• **Exercise brief**:
Which lines of the data contain the string "types"? Copy every one.

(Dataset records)

* * *

===== config.mk =====
export PLATFORM = sky130hd
export DESIGN_NAME = pipeline_ctrl
export DESIGN_NICKNAME = d
export VERILOG_FILES = /design/src/rtl/pipe_ctrl_pkg.sv /design/src/rtl/pipe_hazard_detect.sv /design/src/rtl/pipeline_ctrl.sv
export SDC_FILE = /design/constraint.sdc
export NUM_CORES = 1
export LEC_CHECK = 0
export CORE_MARGIN = 2
export CORE_UTILIZATION = 55
export CTS_BUF_LIST = sky130_fd_sc_hd__clkbuf_8
export CTS_CLUSTER_SIZE = 28
export DETAILED_ROUTE_END_ITERATION = 8
export GPL_ROUTABILITY_DRIVEN = 0
export PLACE_DENSITY_LB_ADDON = 0.08
export SLEW_MARGIN = 20
export SYNTH_ARGS = -nofsm -noshare
export SYNTH_HDL_FRONTEND = slang
export SYNTH_HIERARCHICAL = 1
export SYNTH_SLANG_ARGS = --single-unit

===== constraint.sdc =====
create_clock -name clk -period 3.05 [get_ports clk]
set_clock_uncertainty 0.1 [all_clocks]
set_input_delay 0.4575 -clock clk [delete_from_list [all_inputs] [get_ports clk]]
set_output_delay 0.4575 -clock clk [all_outputs]
set_load 0.05 [all_outputs]

===== src/rtl/pipe_ctrl_pkg.sv =====
// pipe_ctrl_pkg: shared types and constants for the pipeline hazard controller
package pipe_ctrl_pkg;
  typedef enum logic [1:0] {RUN, MDU_WAIT, DMEM_WAIT} ctrl_state_e;
  typedef struct packed {
    logic stall;
    logic flush;
  } stage_ctl_t;
  localparam logic [4:0] REG_ZERO = 5'd0;
endpackage


===== src/rtl/pipe_hazard_detect.sv =====
// pipe_hazard_detect: flags an ID instruction that reads the destination of a load in EX
module pipe_hazard_detect
  import pipe_ctrl_pkg::*;
(
  input  logic [4:0] rs1_addr,
  input  logic [4:0] rs2_addr,
  input  logic       rs1_used,
  input  logic       rs2_used,
  input  logic [4:0] rd_addr,
  input  logic       load,
  output logic       load_use
);
  assign load_use = load && rd_addr != REG_ZERO &&
                    ((rs1_used && rs1_addr == rd_addr) || (rs2_used && rs2_addr == rd_addr));
endmodule


===== src/rtl/pipeline_ctrl.sv =====
// pipeline_ctrl: stall/flush sequencing for the 5-stage core; PIPE_CTRL_PERF_EN adds perf counters
module pipeline_ctrl
  import pipe_ctrl_pkg::*;
#(
  parameter int MDU_MAX_CYC = 64
`ifdef PIPE_CTRL_PERF_EN
  , parameter int CNT_W = 32
`endif
) (
  input  logic       clk,
  input  logic       rst_n,
  input  logic [4:0] rs1_addr_id,
  input  logic [4:0] rs2_addr_id,
  input  logic       rs1_used_id,
  input  logic       rs2_used_id,
  input  logic [4:0] rd_addr_ex,
  input  logic       load_ex,
  input  logic       redirect_ex,
  input  logic       mdu_start_ex,
  input  logic       mdu_done,
  input  logic       imem_ready,
  input  logic       dmem_req_mem,
  input  logic       dmem_ready,
  output logic       pc_stall,
  output logic       if_id_stall,
  output logic       if_id_flush,
  output logic       id_ex_stall,
  output logic       id_ex_flush,
  output logic       ex_mem_stall,
  output logic       ex_mem_flush,
  output logic       mem_wb_flush,
  output logic       mdu_busy_o,
  output logic       mdu_err_o
`ifdef PIPE_CTRL_PERF_EN
  , output logic [CNT_W-1:0] stall_cyc_o,
  output logic [CNT_W-1:0] flush_cnt_o,
  output logic [CNT_W-1:0] mdu_cyc_o
`endif
);
  ctrl_state_e state, next_state;
  stage_ctl_t  if_id, id_ex, ex_mem;
  logic        redir_pend, load_use, run, dmem_stall, mem_hold, mdu_hold;
  logic        redirect_take, lu_take, fetch_wait, wd_hit;
  logic [31:0] wd_cnt;

  pipe_hazard_detect u_hazard (
    .rs1_addr (rs1_addr_id),
    .rs2_addr (rs2_addr_id),
    .rs1_used (rs1_used_id),
    .rs2_used (rs2_used_id),
    .rd_addr  (rd_addr_ex),
    .load     (load_ex),
    .load_use (load_use)
  );

  // Event decode: in RUN only the highest-priority event acts; wait states hold their entry stalls
  always_comb begin
    run           = state == RUN;
    dmem_stall    = dmem_req_mem && !dmem_ready;
    mem_hold      = run ? dmem_stall : state == DMEM_WAIT && !dmem_ready;
    mdu_hold      = run ? !dmem_stall && mdu_start_ex : state == MDU_WAIT && !mdu_done;
    redirect_take = run && !dmem_stall && !mdu_start_ex && redirect_ex;
    lu_take       = run && !dmem_stall && !mdu_start_ex && !redirect_ex && load_use;
    fetch_wait    = run && !dmem_stall && !mdu_start_ex && !redirect_ex && !load_use && !imem_ready;
    wd_hit        = state == MDU_WAIT && !mdu_done && MDU_MAX_CYC != 0 &&
                    wd_cnt == 32'(MDU_MAX_CYC - 1);
  end

  // State register
  always_ff @(posedge clk or negedge rst_n)
    if (!rst_n) state <= RUN;
    else state <= next_state;

  // Next-state: MDU exits on done or watchdog, DMEM exits on ready
  always_comb begin
    next_state = run ? (dmem_stall ? DMEM_WAIT : mdu_start_ex ? MDU_WAIT : RUN)
               : state == MDU_WAIT ? ((mdu_done || wd_hit) ? RUN : MDU_WAIT)
               : (dmem_ready ? RUN : DMEM_WAIT);
  end

  // Stage controls; a pending redirect discards whatever IMEM returns until the stale fetch lands
  always_comb begin
    pc_stall     = mem_hold | mdu_hold | lu_take | fetch_wait;
    if_id        = '{stall: mem_hold | mdu_hold | lu_take,
                     flush: redirect_take | fetch_wait | redir_pend};
    id_ex        = '{stall: mem_hold | (mdu_hold && !wd_hit),
                     flush: redirect_take | lu_take | wd_hit};
    ex_mem       = '{stall: mem_hold, flush: mdu_hold};
    mem_wb_flush = mem_hold;
    if_id_stall  = if_id.stall & ~if_id.flush;
    if_id_flush  = if_id.flush;
    id_ex_stall  = id_ex.stall & ~id_ex.flush;
    id_ex_flush  = id_ex.flush;
    ex_mem_stall = ex_mem.stall & ~ex_mem.flush;
    ex_mem_flush = ex_mem.flush;
    mdu_busy_o   = state == MDU_WAIT;
  end

  // Redirect-pending flag, MDU watchdog counter and sticky watchdog error
  always_ff @(posedge clk or negedge rst_n)
    if (!rst_n) begin
      redir_pend <= 1'b0;
      wd_cnt     <= '0;
      mdu_err_o  <= 1'b0;
    end else begin
      redir_pend <= (redirect_take && !imem_ready) ? 1'b1 : imem_ready ? 1'b0 : redir_pend;
      wd_cnt     <= (state == MDU_WAIT && next_state == MDU_WAIT) ? wd_cnt + 32'd1 : '0;
      mdu_err_o  <= mdu_err_o | wd_hit;
    end

`ifdef PIPE_CTRL_PERF_EN
  // Free-running wrapping performance counters
  always_ff @(posedge clk or negedge rst_n)
    if (!rst_n) begin
      stall_cyc_o <= '0;
      flush_cnt_o <= '0;
      mdu_cyc_o   <= '0;
    end else begin
      stall_cyc_o <= stall_cyc_o + CNT_W'(pc_stall);
      flush_cnt_o <= flush_cnt_o + CNT_W'(redirect_take);
      mdu_cyc_o   <= mdu_cyc_o + CNT_W'(mdu_busy_o);
    end
`endif
endmodule


==> impl_metrics.csv <==
group,metric,value,unit
synth,synthesis.area,2240,um^2
die,die_x,67.8,um
outcome,outcome,"finished clean",
synth,synth_edf_count,0,
setup_path,critPathCapture,"if_id_flush",
setup_path,r2r_slack,0.57,ns
route,route.vias.total,2092,
synth,synthMuxAreaShare,0,%
route,drc,0,
synth,yosys.area.top_type,"dfrtp_1",
grt,grt_pass1_vias,1923,
route,wire_per_inst,16.2,um
synth,synth_top_family_by_area,"simple AND/OR/NAND/NOR gates",
sta,slew_viol_final,0,
pwr,power_density,414,nW/um^2
clock_tree,clkLatencyLatePin,0.30,ns
pwr,leakagePower,0.981,nW
grt,grt_overflow_total,0,
clock_tree,clock-root-buffer,"clkbuf_8",
run,max_cap_violations,0,
pwr,power.total,1.16,mW
clock_tree,cts_tree,"built",
route,dr.pass1.iters,4,
sta,fin_crit_sh,95.7,%
die,fp.dieH,67.8,um
sta,maxSlewHeadroom,40.2,%
grt,antenna_found_initial,0,
setup_path,r2r_cells,4,
clock_tree,cts_sinks,36,
sta,fmax,343,MHz
setup_path,crit_required,2.49,ns
grt,grt_pass1_wl,8840,um
sta,timing.hold.ws,0.166,ns
grt,grt_max_degree,37,
clock_tree,post_cts_buffers,0,
synth,synth_cell_type_count,41,
sta,worstMarginPinSlew,0.896,ns
die,dieArea,4590,um^2
synth,yosysMostFrequentCell,"dfrtp_1",
pwr,ir_drop,376,uV
synth,yosysSeqAreaShare,40.3,%
die,start_util,56.7,%
synth,synth_nets,275,
min_path,hold_path_class,"in2async",
clock_tree,path_clk_slew,0.08,ns
clock_tree,clk_path_buf_depth,2,
synth,yosysWarningCount,6,
cells_and_area,antenna-diode-count,0,
setup_path,cp.arrival,2.36,ns
grt,grt.total_usage,26.0,%
setup_path,r2r-end,"wd_cnt[29]",
clock_tree,cts_resized,1,
setup_path,critPathCaptureType,"primary output",
synth,ys_ff_latch,36,
clock_tree,h-tree-depth,2,
setup_path,r2r_start,"wd_cnt[10]",
synth,avgSynthCellArea,9.02,um^2
route,ant_nets,0,
sta,setup_viol,0,
setup_path,startpoint_type,"primary input",
synth,synth-simple-area-share,31.3,%
die,rows,23,
synth,synth_cells,248,
synth,synth-compound-area-share,14.5,%
synth,synth-xor-area-share,9.01,%
synth,synthAdderAreaFrac,0.560,%
placed_design,io_buffers,35,
clock_tree,cts_buffers,5,
cells_and_area,drive_gt1_share,11.0,%
sta,rsz0062_at_grt,"false",
setup_path,worstPathMaxFanout,4,
sta,fin_crit,2.92,ns
route,avgViaCountPerCell,6.30,
synth,ys_top_cells_by_area,"dfrtp_1, xor2_1, nor4_1, a211oi_1, nor3_1",
synth,synth_common_cells,"dfrtp_1, nor3_1, nand3_1, nor4_1, xor2_1",
synth,synth_flop_cell,"dfrtp_1",
die,ios,36,
sta,finalHoldViolCount,0,
setup_path,criticalPathCategory,"in2out",
clock_tree,ctsHoldBuffers,0,
route,wl,5390,um
die,coreArea,3940,um^2
cells_and_area,nets,308,
synth,synth-async-reset-ratio,100,%
synth,synth_top_area_share,40.3,%
route,drtIter0Drc,153,
cells_and_area,syn2layout_area_growth,25.0,%
placed_design,dp_hpwl,3760,um
setup_path,setup.worst_path.start,"rd_addr_ex[0]",
-- cell families after synthesis --
kind of cell | after synthesis
flip-flops | 36
AND/OR/NAND/NOR | 118
XOR/XNOR | 23
AO/OA/AOI/OAI | 47
buffers and inverters | 23
adder cells (fa/ha/maj) | 1
-- how the worst min path moves through the flow --
stage	to	slack, ns	cells after the start
2_1_floorplan	mdu_err_o	0.06	0
3_3_place_gp	mdu_err_o	0.36	1
3_5_place_dp	mdu_err_o	0.35	1
4_1_cts	wd_cnt[27]	0.19	1
5_1_grt	wd_cnt[28]	0.25	1
6_report	wd_cnt[27]	0.17	1
-- flip-flops by register name, summed over array words and instances, names as in the netlist --
signal	cells
wd_cnt	32
state	2
mdu_err_o	1
redir_pend	1
-- final cells by class --
| class | instances | area [um^2] |
|---|---|---|
| multi-input combinational | 189 | 1270 |
| sequential | 36 | 901 |
| fill | 321 | 1150 |
| timing repair buffer | 40 | 418 |
| clock buffer | 5 | 68.8 |
| tap | 50 | 62.6 |
| inverter | 9 | 33.8 |
| clock inverter | 3 | 42.5 |
-- report_power, final --
part	internal [mW]	leakage [nW]	switching [mW]
registers	0.483	0.500	0.00879
clock network	0.242	0.0541	0.184
logic	0.102	0.427	0.138
total	0.826	0.981	0.331
-- placed cells by master (no fill, tap or decap), types with 7 or more instances in the layout --
master | Yosys | routed
a211oi_1 | 13 | 13
buf_4 | 0 | 7
clkdlybuf4s50_1 | 0 | 28
dfrtp_1 | 36 | 36
inv_1 | 9 | 9
nand2_1 | 8 | 8
nand3_1 | 16 | 16
nand4_1 | 14 | 14
nor2_1 | 11 | 11
nor3_1 | 18 | 16
nor4_1 | 16 | 15
o31ai_1 | 9 | 8
or4_1 | 9 | 9
xnor2_1 | 7 | 7
xor2_1 | 16 | 16
-- per-layer routing --
metal,track usage (%),share of wire (%),vias up
li1,-,-,1026
met1,35.7,46,1009
met2,39.0,48,50
met3,6.83,4.6,7
met4,10.5,1.5,0
met5,0,0,-
-- metrics by stage --
stage | util [%] | setup TNS, ns | worst slack, ns | cells | instance area [um^2]
after floorplan | - | 0 | 0.0424 | 248 | 2240
final | 70.9 | 0 | 0.132 | 332 | 2800
after global routing | 70.9 | 0 | 0.0272 | 332 | 2800
after detailed placement | 67.7 | -0.0265 | -0.0265 | 324 | 2670
after global placement | 67.7 | 0 | 0.106 | 324 | 2670
after CTS | 70.6 | 0 | 0.0739 | 332 | 2790
-- critical path: stages --
cell and delay [ns]:
clkdlybuf4s50_1 0.47, or4_1 0.56, o21ai_1 0.18, a21oi_2 0.07, nor2_1 0.10, nor2_1 0.05
o21bai_1 0.19, buf_4 0.16, buf_12 0.12
Power figures use the tool's default switching activity.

* * *

• **Written solution**:
// pipe_ctrl_pkg: shared types and constants for the pipeline hazard controller
-- placed cells by master (no fill, tap or decap), types with 7 or more instances in the layout --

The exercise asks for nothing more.